I also used 4 A100 GPUs, each with 80G memory.
I know that 4 augmented samples will cause the batch size to increase by 4 times, which may be the cause of OOM. However, I did not find where you used deepspeed zero2. Am I missing something?
The source code does not provide a deepspeed YAML script. You can use 'accelerate config' command or write a YAML to implement Zero2.
thanks. I will give it a try.
Hi, @calubkk . I am particularly interested in understanding the logic behind the calculation of cross entropy loss in the the compute_loss
function in tuner/trainer/raat_processor.py
adaProcess
class.
Here is the code snippet I am referring to:
score_list = []
suffix_mask_list = []
embeds = []
logits_list = []
mask_list = []
cls_list = []
for batch_index, sub_batch in enumerate(sub_batches):
# local_outputs = model(**sub_batch, output_hidden_states=True, return_dict=True)
lm_logits, loss, value = model(**sub_batch)
cls_logits = value[:, -1]
cls_list.append(cls_logits)
# embeds.append(embedding)
local_logits = lm_logits
local_mask = sub_batch["attention_mask"] & (
~batch["prefix_mask"][:, batch_index, :]
) # [batch, seq_len]
local_labels = batch["labels"][:, batch_index, :]
shift_logits = local_logits[
..., :-1, :
].contiguous() # [batch, seq_len-1, token_num]
# logits_list.append(shift_logits)
shift_logits = F.log_softmax(
shift_logits, dim=2
) # [batch, seq_len-1, token_num]
shift_masks = local_mask[..., :-1] # [batch, seq_len-1]
# mask_list.append(shift_masks)
shift_labels = local_labels[..., 1:].view(
batch_size, -1, 1
) # [batch, seq_len-1, 1]
selected_logits = torch.gather(
input=shift_logits, dim=2, index=shift_labels
).view(
batch_size, -1
) # [batch, seq_len-1]
selected_logits[shift_masks != 1] = 0.0 # [batch, seq_len-1]
sentence_logits = torch.sum(selected_logits, dim=1) # [batch]
sentence_logits = sentence_logits.view(batch_size, 1)
score_list.append(sentence_logits)
suffix_mask_list.append(torch.sum(shift_masks, dim=1).view(batch_size, 1))
sum_scores = torch.cat(score_list, dim=1) # [batch, training_stage]
total_loss = 0
ada_score = sum_scores
_, min_index = ada_score[:, :].min(dim=1)

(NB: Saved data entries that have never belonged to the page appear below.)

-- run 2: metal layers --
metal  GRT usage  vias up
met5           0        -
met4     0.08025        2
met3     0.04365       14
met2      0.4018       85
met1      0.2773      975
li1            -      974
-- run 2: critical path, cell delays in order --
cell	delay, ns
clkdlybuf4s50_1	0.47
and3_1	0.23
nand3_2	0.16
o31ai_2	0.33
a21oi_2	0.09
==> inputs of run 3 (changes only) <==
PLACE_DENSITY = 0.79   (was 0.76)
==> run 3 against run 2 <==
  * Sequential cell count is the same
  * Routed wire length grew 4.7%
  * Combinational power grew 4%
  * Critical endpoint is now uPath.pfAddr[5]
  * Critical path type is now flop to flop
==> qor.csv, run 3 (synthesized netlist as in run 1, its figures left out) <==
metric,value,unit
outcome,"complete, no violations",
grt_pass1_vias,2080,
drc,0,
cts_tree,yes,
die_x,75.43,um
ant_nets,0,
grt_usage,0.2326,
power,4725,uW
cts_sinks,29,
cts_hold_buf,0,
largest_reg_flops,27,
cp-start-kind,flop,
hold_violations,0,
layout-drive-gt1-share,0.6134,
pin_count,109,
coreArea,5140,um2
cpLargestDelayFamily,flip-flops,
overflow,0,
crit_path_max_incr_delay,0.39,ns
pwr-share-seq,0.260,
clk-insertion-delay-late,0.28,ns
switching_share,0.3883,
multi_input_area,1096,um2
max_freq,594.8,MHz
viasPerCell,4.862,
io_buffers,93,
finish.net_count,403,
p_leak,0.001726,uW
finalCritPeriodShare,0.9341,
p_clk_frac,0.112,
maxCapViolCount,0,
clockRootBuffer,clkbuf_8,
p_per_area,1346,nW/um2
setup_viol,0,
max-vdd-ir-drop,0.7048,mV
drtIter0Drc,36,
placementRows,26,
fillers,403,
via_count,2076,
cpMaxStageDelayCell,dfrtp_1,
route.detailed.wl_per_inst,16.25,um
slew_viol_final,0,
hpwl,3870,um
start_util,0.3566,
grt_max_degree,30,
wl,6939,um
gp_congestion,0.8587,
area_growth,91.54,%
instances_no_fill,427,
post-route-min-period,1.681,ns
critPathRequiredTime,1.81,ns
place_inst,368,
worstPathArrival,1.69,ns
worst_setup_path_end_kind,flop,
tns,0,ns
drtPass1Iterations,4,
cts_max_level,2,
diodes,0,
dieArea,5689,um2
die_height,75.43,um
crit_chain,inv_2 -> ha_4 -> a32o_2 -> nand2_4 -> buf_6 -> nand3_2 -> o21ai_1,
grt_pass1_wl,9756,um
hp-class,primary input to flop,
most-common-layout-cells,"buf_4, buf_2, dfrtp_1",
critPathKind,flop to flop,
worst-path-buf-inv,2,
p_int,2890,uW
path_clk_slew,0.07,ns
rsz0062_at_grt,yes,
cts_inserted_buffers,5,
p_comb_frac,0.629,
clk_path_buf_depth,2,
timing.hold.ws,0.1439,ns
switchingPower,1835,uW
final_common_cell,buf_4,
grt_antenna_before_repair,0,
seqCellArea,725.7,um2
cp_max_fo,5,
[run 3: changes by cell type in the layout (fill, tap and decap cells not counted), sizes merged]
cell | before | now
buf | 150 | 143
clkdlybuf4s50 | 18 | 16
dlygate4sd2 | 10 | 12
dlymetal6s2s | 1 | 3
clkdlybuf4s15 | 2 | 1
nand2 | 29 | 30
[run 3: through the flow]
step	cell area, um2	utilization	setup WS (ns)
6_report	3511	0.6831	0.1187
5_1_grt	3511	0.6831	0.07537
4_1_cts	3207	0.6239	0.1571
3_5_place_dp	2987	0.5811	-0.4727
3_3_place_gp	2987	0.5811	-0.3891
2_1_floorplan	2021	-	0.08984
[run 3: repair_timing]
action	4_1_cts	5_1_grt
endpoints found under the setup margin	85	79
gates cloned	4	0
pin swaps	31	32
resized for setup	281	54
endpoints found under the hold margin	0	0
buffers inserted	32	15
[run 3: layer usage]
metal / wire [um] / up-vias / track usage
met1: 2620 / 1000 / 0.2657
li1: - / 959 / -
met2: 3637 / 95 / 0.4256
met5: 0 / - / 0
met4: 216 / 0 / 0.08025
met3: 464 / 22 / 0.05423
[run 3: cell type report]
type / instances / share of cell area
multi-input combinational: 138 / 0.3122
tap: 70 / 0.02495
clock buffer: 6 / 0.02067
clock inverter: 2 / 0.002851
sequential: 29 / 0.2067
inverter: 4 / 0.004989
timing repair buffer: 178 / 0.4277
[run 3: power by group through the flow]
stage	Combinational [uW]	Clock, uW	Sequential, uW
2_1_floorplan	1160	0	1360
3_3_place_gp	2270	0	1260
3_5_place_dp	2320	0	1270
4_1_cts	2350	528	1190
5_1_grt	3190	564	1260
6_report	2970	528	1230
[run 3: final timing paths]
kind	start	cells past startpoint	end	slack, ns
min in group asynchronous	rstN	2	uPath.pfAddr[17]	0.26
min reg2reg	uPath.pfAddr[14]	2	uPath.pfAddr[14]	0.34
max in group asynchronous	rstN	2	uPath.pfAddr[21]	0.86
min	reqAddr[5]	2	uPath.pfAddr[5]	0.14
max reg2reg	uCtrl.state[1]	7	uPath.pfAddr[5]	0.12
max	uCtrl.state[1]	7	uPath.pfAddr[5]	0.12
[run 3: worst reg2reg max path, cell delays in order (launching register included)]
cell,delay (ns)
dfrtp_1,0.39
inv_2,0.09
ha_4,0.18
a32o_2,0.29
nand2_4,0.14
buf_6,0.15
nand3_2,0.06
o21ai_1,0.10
[src/rtl/mbist_tpg.sv]
module mbist_tpg
    import mbist_pkg::*;
#(
    parameter int AW = 4,
    parameter int DW = 8
)(
    input  logic             clk,
    input  logic             rst_n,
    input  logic             clr,
    input  logic             ena,
    input  logic [CMD_W-1:0] cmd,
    input  logic [DW-1:0]    ram_rdata,
    output logic             done,
    output logic             fin,
    output logic             pass,
    output logic [AW-1:0]    ram_addr,
    output logic [DW-1:0]    ram_wdata,
    output logic             ram_we,
    output logic             ram_re
);

    localparam int          REP  = DW / BG_W;
    localparam logic [AW-1:0] AMAX = {AW{1'b1}};

    tpg_state_t      st, nxt;
    logic [AW-1:0]   addr;
    logic            dirq;
    logic [OP_W-1:0] opq;
    logic [DW-1:0]   word;
    logic [1:0]      idx;
    logic            done_q;

    logic            cmd_dir;
    logic [OP_W-1:0] cmd_op;
    logic [BG_W-1:0] cmd_bg;
    mop_t            step;
    logic [DW-1:0]   expect_w;
    logic            last_step, last_addr, elem_end, mismatch, adv;

    assign cmd_dir = cmd[CMD_W-1];
    assign cmd_op  = cmd[BG_W +: OP_W];
    assign cmd_bg  = cmd[BG_W-1:0];

    always_comb begin
        step      = seq_step(opq, idx);
        expect_w  = step.inv ? ~word : word;
        last_step = ({1'b0, idx} == (seq_len(opq) - 3'd1));
        last_addr = dirq ? (addr == '0) : (addr == AMAX);
        elem_end  = last_step && last_addr;
        mismatch  = (ram_rdata != expect_w);
        adv       = (st == TG_EXEC && !step.rd) || (st == TG_CMP && !mismatch);
    end

    always_ff @(posedge clk or negedge rst_n) begin
        if (!rst_n)   st <= TG_IDLE;
        else if (clr) st <= TG_IDLE;
        else          st <= nxt;
    end

    always_comb begin
        nxt = st;
        unique case (st)
            TG_IDLE:   if (ena && !done_q) nxt = TG_INIT;
            TG_INIT:   nxt = TG_IFETCH;
            TG_IFETCH: nxt = (seq_len(cmd_op) == 3'd0) ? TG_PASS : TG_DFETCH;
            TG_DFETCH: nxt = TG_EXEC;
            TG_EXEC: begin
                if (step.rd)       nxt = TG_CMP;
                else if (elem_end) nxt = TG_IDLE;
            end
            TG_CMP: begin
                if (mismatch)      nxt = TG_FAIL;
                else if (elem_end) nxt = TG_IDLE;
                else               nxt = TG_EXEC;
            end
            TG_PASS, TG_FAIL: nxt = st;
        endcase
    end

    always_ff @(posedge clk or negedge rst_n) begin
        if (!rst_n) begin
            addr   <= '0;
            dirq   <= 1'b0;
            opq    <= '0;
            word   <= '0;
            idx    <= '0;
            done_q <= 1'b0;
        end else if (clr) begin
            done_q <= 1'b0;
            idx    <= '0;
        end else begin
            if (!ena) done_q <= 1'b0;
            if (st == TG_INIT) begin
                dirq <= cmd_dir;
                addr <= cmd_dir ? AMAX : '0;
            end
            if (st == TG_IFETCH) opq <= cmd_op;
            if (st == TG_DFETCH) begin
                word <= {REP{cmd_bg}};
                idx  <= '0;
            end
            if (adv) begin
                if (!last_step) begin
                    idx <= idx + 2'd1;
                end else if (last_addr) begin
                    done_q <= 1'b1;
                end else begin
                    idx  <= '0;
                    addr <= dirq ? addr - 1'b1 : addr + 1'b1;
                end
            end
        end
    end

    always_comb begin
        fin       = (st == TG_PASS) || (st == TG_FAIL);
        pass      = (st == TG_PASS);
        done      = done_q || fin;
        ram_addr  = addr;
        ram_wdata = expect_w;
        ram_we    = (st == TG_EXEC) && !step.rd;
        ram_re    = (st == TG_EXEC) && step.rd;
    end

    // a read is always followed by its compare cycle
    p_read_compared_r10: assert property (@(posedge clk) disable iff (!rst_n || clr)
        ram_re |=> (st == TG_CMP));

    p_rw_exclusive_r10: assert property (@(posedge clk) disable iff (!rst_n)
        !(ram_we && ram_re));

endmodule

_, max_index = ada_score[:, :].max(dim=1)
# Model prioritizes the selection of the largest loss to guide subsequent parameter update
min_scores = sum_scores[:, min_index]
sft_scores = min_scores.view(batch_size * 1)
sft_loss = torch.mean(-sft_scores).to(local_logits.dtype)
From my understanding, score_list
collects the scores for each sentence in the sub-batches. These scores are obtained by processing the model's logits, selecting the logits corresponding to the labels, and summing them up. However, I noticed that the actual calculation of cross entropy loss is not explicitly shown in this code snippet.
Could you please clarify if the cross entropy loss is calculated elsewhere in the code? Or is there a specific reason for not including the cross entropy calculation in this part of the code?
Here is a simple demo of cross-entropy implemented in Python.
import torch
import torch.nn.functional as F
torch.manual_seed(1)
def softmax(tensor,dim=1):
tensor = torch.exp(tensor)
sum = torch.sum(tensor,dim).reshape(-1,1)
tensor = tensor/sum
return tensor
def log_softmax(tensor,dim=1):
return torch.log(softmax(tensor,1))
def nll_loss(tensor, label):
one_hot = torch.nn.functional.one_hot(label, 10)
loss = -torch.sum(one_hot * tensor)/tensor.shape[0]
return loss
def cross_entropy(tensor,label):
tensor = log_softmax(tensor,1)
tensor = nll_loss(tensor,label)
return tensor
out = torch.randn([2,10])
label = torch.randint(0,10,[2])
#pytorch impl
print(F.cross_entropy(out, label).item()) # 3.927539587020874
#our impl
print(cross_entropy(out, label).item()) # 3.927539825439453
cross-entropy = log + softmax + nll_loss You can refer to the demo code and compare it with the compute_loss function, which includes the implementation of the cross-entropy function. You might have overlooked the implementation details of the cross-entropy function within compute_loss. If you still have questions, feel free to contact me via email.
Hi, @calubkk , thanks for your nice work!
BTW, when will the code and collected data be released?